TreeMatcher
TreeMatcher is a toolkit we have developed in the
past few years. Basically, the toolkit contains
several programs for comparing two ordered
or unordered trees. The comparison is based on
the edit operations on trees, which are an extension
of string edit operations. These edit operations
include inserting a node, deleting a node, and
changing the label of a node.
Ordered Trees
Ordered, labeled trees are trees in which each node
has a label and the left-to-right order of its
children (if it has any) is fixed.
We have developed 3 useful programs for comparing
ordered trees: TMATCH, TMATCH-VLDC and TDISCOVER.
TMATCH:
Given two ordered trees T1 and T2, TMATCH compares
T1 and T2, calculating the minimum edit
distance from T1 and T2.
Please click
here
to see some examples about TMATCH.
TMATCH-VLDC:
Given an ordered pattern tree P and an ordered data tree D
where D contains multiple variable length don't cares (VLDCs),
TMATCH-VLDC compares P and D, and
-
allow each VLDC to substitute for part of a path
from the root to a leaf of D;
-
allow each VLDC to match part of such a path and
all the subtrees emanating from the nodes of the path;
-
allow either type of substitution with
the additional possibility that subtrees can be
freely removed from D.
TDISCOVER:
Given two ordered trees T1 and T2, TDISCOVER can find
the consensus of T1 and T2, i.e. the largest
common substructures of the two trees.
The common substructures are allowed to differ by
a user-specified edit distance.
Unordered Trees
Unordered, labeled trees are trees in which
the order among siblings is unimportant and
only ancestor-descendant relationships are
important.
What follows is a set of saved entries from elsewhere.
$ cat src/rtl/qfba_pkg.sv
`default_nettype none
// ----------------------------------------------------------------------------
// qfba_pkg
// Types, constants and codes shared by the quick-fit block allocator modules.
// ----------------------------------------------------------------------------
package qfba_pkg;

   localparam int NUM_CLASSES      = 4;
   localparam int BLOCKS_PER_CLASS = 8;
   localparam int TOTAL_BLOCKS     = NUM_CLASSES * BLOCKS_PER_CLASS;
   localparam int LIMIT_REGS       = 4;
   // only classes with a limit register can ever be picked
   localparam int USABLE_CLASSES   = (LIMIT_REGS < NUM_CLASSES) ? LIMIT_REGS : NUM_CLASSES;

   localparam int SIZE_W      = 12;
   localparam int HANDLE_W    = 5;
   localparam int CLASS_W     = 2;
   localparam int CSR_IDX_W   = 2;
   localparam int BLK_W       = $clog2(TOTAL_BLOCKS);
   localparam int CLASS_IDX_W = $clog2(NUM_CLASSES);

   localparam int REQ_TDATA_W = 24;
   localparam int REQ_TUSER_W = 2;
   localparam int RSP_TDATA_W = 8;
   localparam int RSP_TUSER_W = 2;

   localparam logic [SIZE_W-1:0] CLASS0_LIMIT_RESET = 12'd5;
   localparam logic [SIZE_W-1:0] CLASS1_LIMIT_RESET = 12'd10;
   localparam logic [SIZE_W-1:0] CLASS2_LIMIT_RESET = 12'd20;
   localparam logic [SIZE_W-1:0] CLASS3_LIMIT_RESET = 12'd40;

   typedef enum logic [CSR_IDX_W-1:0] {
      CSR_CLASS0_LIMIT = 2'd0,
      CSR_CLASS1_LIMIT = 2'd1,
      CSR_CLASS2_LIMIT = 2'd2,
      CSR_CLASS3_LIMIT = 2'd3
   } csr_index_type;

   typedef enum logic {
      OP_ALLOC = 1'b0,
      OP_FREE  = 1'b1
   } op_type;

   typedef enum logic [1:0] {
      STATUS_OK        = 2'd0,
      STATUS_TOO_LARGE = 2'd1,
      STATUS_EMPTY     = 2'd2,
      STATUS_IGNORED   = 2'd3
   } status_type;

   typedef logic [LIMIT_REGS-1:0][SIZE_W-1:0] limit_array_type;

   typedef struct packed {
      op_type                operation;
      logic [SIZE_W-1:0]     request_size;
      logic [HANDLE_W-1:0]   block_handle;
      logic                  handle_is_null;
   } req_type;

   typedef struct packed {
      status_type            status;
      logic [HANDLE_W-1:0]   granted_handle;
      logic [CLASS_W-1:0]    size_class;
   } rsp_type;

   typedef struct packed {
      logic                   found;
      logic [CLASS_IDX_W-1:0] cls;
   } pick_type;

   // head pointer or next link, valid clear means null
   typedef struct packed {
      logic             valid;
      logic [BLK_W-1:0] idx;
   } link_type;

endpackage

`default_nettype wire

$ cat src/rtl/qfba_class_pick.sv
`default_nettype none
// ----------------------------------------------------------------------------
// qfba_class_pick
// Maps a request size to the first size class whose limit covers it.
// ----------------------------------------------------------------------------
module qfba_class_pick (
   input  wire logic [qfba_pkg::SIZE_W-1:0] size,
   input  wire qfba_pkg::limit_array_type   limits,
   output qfba_pkg::pick_type               pick
);
   import qfba_pkg::*;

   // scan from the top so the lowest matching class wins
   always_comb begin
      pick = '0;
      for (int c = USABLE_CLASSES - 1; c >= 0; c--) begin
         if (size <= limits[c]) begin
            pick.found = 1'b1;
            pick.cls   = CLASS_IDX_W'(c);
         end
      end
   end

endmodule

`default_nettype wire

$ cat src/rtl/qfba_free_lists.sv
`default_nettype none
// ----------------------------------------------------------------------------
// qfba_free_lists
// Per-class LIFO free lists: head table plus next-link table, one pop or
// push per cycle while go is high, with the result word for the item.
// ----------------------------------------------------------------------------
module qfba_free_lists (
   input  wire logic              clock,
   input  wire logic              reset,
   input  wire logic              go,
   input  wire qfba_pkg::req_type req,
   input  wire qfba_pkg::pick_type pick,
   output qfba_pkg::rsp_type      result
);
   import qfba_pkg::*;

   link_type heads_ff [NUM_CLASSES];
   link_type heads_in [NUM_CLASSES];
   link_type links_ff [TOTAL_BLOCKS];
   link_type links_in [TOTAL_BLOCKS];

   link_type         head;
   logic             in_range;
   logic [BLK_W-1:0] hidx;

   assign head     = heads_ff[pick.cls];
   assign in_range = (32'(req.block_handle) < TOTAL_BLOCKS);
   assign hidx     = BLK_W'(req.block_handle);

   always_comb begin
      heads_in = heads_ff;
      links_in = links_ff;
      result   = '{status: STATUS_OK, granted_handle: '0, size_class: '0};
      if (req.operation == OP_ALLOC) begin
         if (!pick.found) begin
            result.status = STATUS_TOO_LARGE;
         end else begin
            result.size_class = CLASS_W'(pick.cls);
            if (!head.valid) begin
               result.status = STATUS_EMPTY;
            end else begin
               result.granted_handle = HANDLE_W'(head.idx);
               heads_in[pick.cls]    = links_ff[head.idx];
            end
         end
      end else begin
         if (req.handle_is_null || !in_range) begin
            result.status = STATUS_IGNORED;
         end else if (!pick.found) begin
            result.status = STATUS_TOO_LARGE;
         end else begin
            result.size_class  = CLASS_W'(pick.cls);
            links_in[hidx]     = head;
            heads_in[pick.cls] = '{valid: 1'b1, idx: hidx};
         end
      end
   end

   always_ff @(posedge clock) begin
      if (reset) begin
         for (int c = 0; c < NUM_CLASSES; c++) begin
            heads_ff[c] <= '{valid: 1'b1, idx: BLK_W'(c * BLOCKS_PER_CLASS)};
         end
         // chain every block of a class; the last one of each class is null
         for (int b = 0; b < TOTAL_BLOCKS; b++) begin
            links_ff[b].valid <= ((b % BLOCKS_PER_CLASS) != (BLOCKS_PER_CLASS - 1));
            links_ff[b].idx   <= BLK_W'(b + 1);
         end
      end else if (go) begin
         heads_ff <= heads_in;
         links_ff <= links_in;
      end
   end

endmodule

`default_nettype wire

$ cat src/rtl/quick_fit_block_allocator_unit.sv
`default_nettype none
// ----------------------------------------------------------------------------
// quick_fit_block_allocator_unit
// Quick-fit allocator over four size classes of fixed blocks.
// ----------------------------------------------------------------------------
// Takes one allocate or free word per cycle while not stalled and returns
// exactly one result word for each, in order. The word is registered in the
// input register, the class pick and the head pop or push on the head and
// next-link register tables are applied as it moves on, and the result is
// registered. Back-pressure on the result side stalls input only when the
// result register is full and not being taken. Reset restores the limits and
// chains all blocks of every class; no clearing pass.
module quick_fit_block_allocator_unit (
   input  wire logic                              clock,
   input  wire logic                              reset,
   // tdata: request_size[11:0], block_handle[16:12], zero[23:17]
   input  wire logic [qfba_pkg::REQ_TDATA_W-1:0]  req_tdata,
   // tuser: operation[0], handle_is_null[1]
   input  wire logic [qfba_pkg::REQ_TUSER_W-1:0]  req_tuser,
   input  wire logic                              req_tvalid,
   output logic                                   req_tready,
   // tdata: granted_handle[4:0], size_class[6:5], zero[7]
   output logic [qfba_pkg::RSP_TDATA_W-1:0]       rsp_tdata,
   // tuser: status[1:0]
   output logic [qfba_pkg::RSP_TUSER_W-1:0]       rsp_tuser,
   output logic                                   rsp_tvalid,
   input  wire logic                              rsp_tready,
   input  wire logic                              csr_valid,
   output logic                                   csr_ready,
   input  wire logic [qfba_pkg::CSR_IDX_W-1:0]    csr_index,
   input  wire logic [qfba_pkg::SIZE_W-1:0]       csr_data
);
   import qfba_pkg::*;

   limit_array_type limits_ff;
   req_type         req_hold_ff;
   req_type         req_hold_in;
   logic            req_valid_ff;
   rsp_type         rsp_ff;
   rsp_type         result;
   logic            rsp_valid_ff;
   logic            advance;
   logic            req_take;
   pick_type        pick;

   assign csr_ready = 1'b1;

   always_ff @(posedge clock) begin
      if (reset) begin
         limits_ff[CSR_CLASS0_LIMIT] <= CLASS0_LIMIT_RESET;
         limits_ff[CSR_CLASS1_LIMIT] <= CLASS1_LIMIT_RESET;
         limits_ff[CSR_CLASS2_LIMIT] <= CLASS2_LIMIT_RESET;
         limits_ff[CSR_CLASS3_LIMIT] <= CLASS3_LIMIT_RESET;
      end else if (csr_valid) begin
         unique case (csr_index_type'(csr_index))
            CSR_CLASS0_LIMIT: limits_ff[CSR_CLASS0_LIMIT] <= csr_data;
            CSR_CLASS1_LIMIT: limits_ff[CSR_CLASS1_LIMIT] <= csr_data;
            CSR_CLASS2_LIMIT: limits_ff[CSR_CLASS2_LIMIT] <= csr_data;
            CSR_CLASS3_LIMIT: limits_ff[CSR_CLASS3_LIMIT] <= csr_data;
            default: ;
         endcase
      end
   end

   // item in the input register moves on when the result register frees up
   assign advance    = req_valid_ff && (!rsp_valid_ff || rsp_tready);
   assign req_tready = !req_valid_ff || advance;
   assign req_take   = req_tvalid && req_tready;

   always_comb begin
      req_hold_in.operation      = op_type'(req_tuser[0]);
      req_hold_in.handle_is_null = req_tuser[1];
      req_hold_in.request_size   = req_tdata[SIZE_W-1:0];
      req_hold_in.block_handle   = req_tdata[SIZE_W+HANDLE_W-1:SIZE_W];
   end

   always_ff @(posedge clock) begin
      if (reset) begin
         req_valid_ff <= 1'b0;
      end else if (req_tready) begin
         req_valid_ff <= req_tvalid;
      end
   end

   always_ff @(posedge clock) begin
      if (req_take) begin
         req_hold_ff <= req_hold_in;
      end
   end

   qfba_class_pick u_pick (
      .size   (req_hold_ff.request_size),
      .limits (limits_ff),
      .pick   (pick)
   );

   qfba_free_lists u_lists (
      .clock  (clock),
      .reset  (reset),
      .go     (advance),
      .req    (req_hold_ff),
      .pick   (pick),
      .result (result)
   );

   always_ff @(posedge clock) begin
      if (reset) begin
         rsp_valid_ff <= 1'b0;
      end else if (advance) begin
         rsp_valid_ff <= 1'b1;
      end else if (rsp_tready) begin
         rsp_valid_ff <= 1'b0;
      end
   end

   always_ff @(posedge clock) begin
      if (advance) begin
         rsp_ff <= result;
      end
   end

   assign rsp_tvalid = rsp_valid_ff;
   assign rsp_tuser  = rsp_ff.status;
   assign rsp_tdata  = {{(RSP_TDATA_W - HANDLE_W - CLASS_W){1'b0}},
                        rsp_ff.size_class, rsp_ff.granted_handle};

`ifndef NO_ASSERTIONS
   a_advance_loads_rsp: assert property (@(posedge clock) disable iff (reset)
      advance |=> rsp_valid_ff)
      else $error("result register not loaded after an item advanced");

   a_handle_only_on_ok: assert property (@(posedge clock) disable iff (reset)
      (rsp_valid_ff && rsp_ff.status != STATUS_OK) |-> (rsp_ff.granted_handle == '0))
      else $error("handle granted with a failing status");

   a_no_class_on_reject: assert property (@(posedge clock) disable iff (reset)
      (rsp_valid_ff && (rsp_ff.status == STATUS_TOO_LARGE ||
                        rsp_ff.status == STATUS_IGNORED)) |-> (rsp_ff.size_class == '0))
      else $error("size class reported on a rejected word");
`endif

endmodule

`default_nettype wire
Finding the edit distance
between unordered trees T1 and T2 is computationally
expensive (an NP-complete problem).
We solve the problem using two approaches:
-
develop efficient heuristics
to find an approximate distance of T1 and T2;
-
impose a restriction on the edit
operations and find a constrained edit distance
between T1 and T2.
We have developed algorithms using both approaches.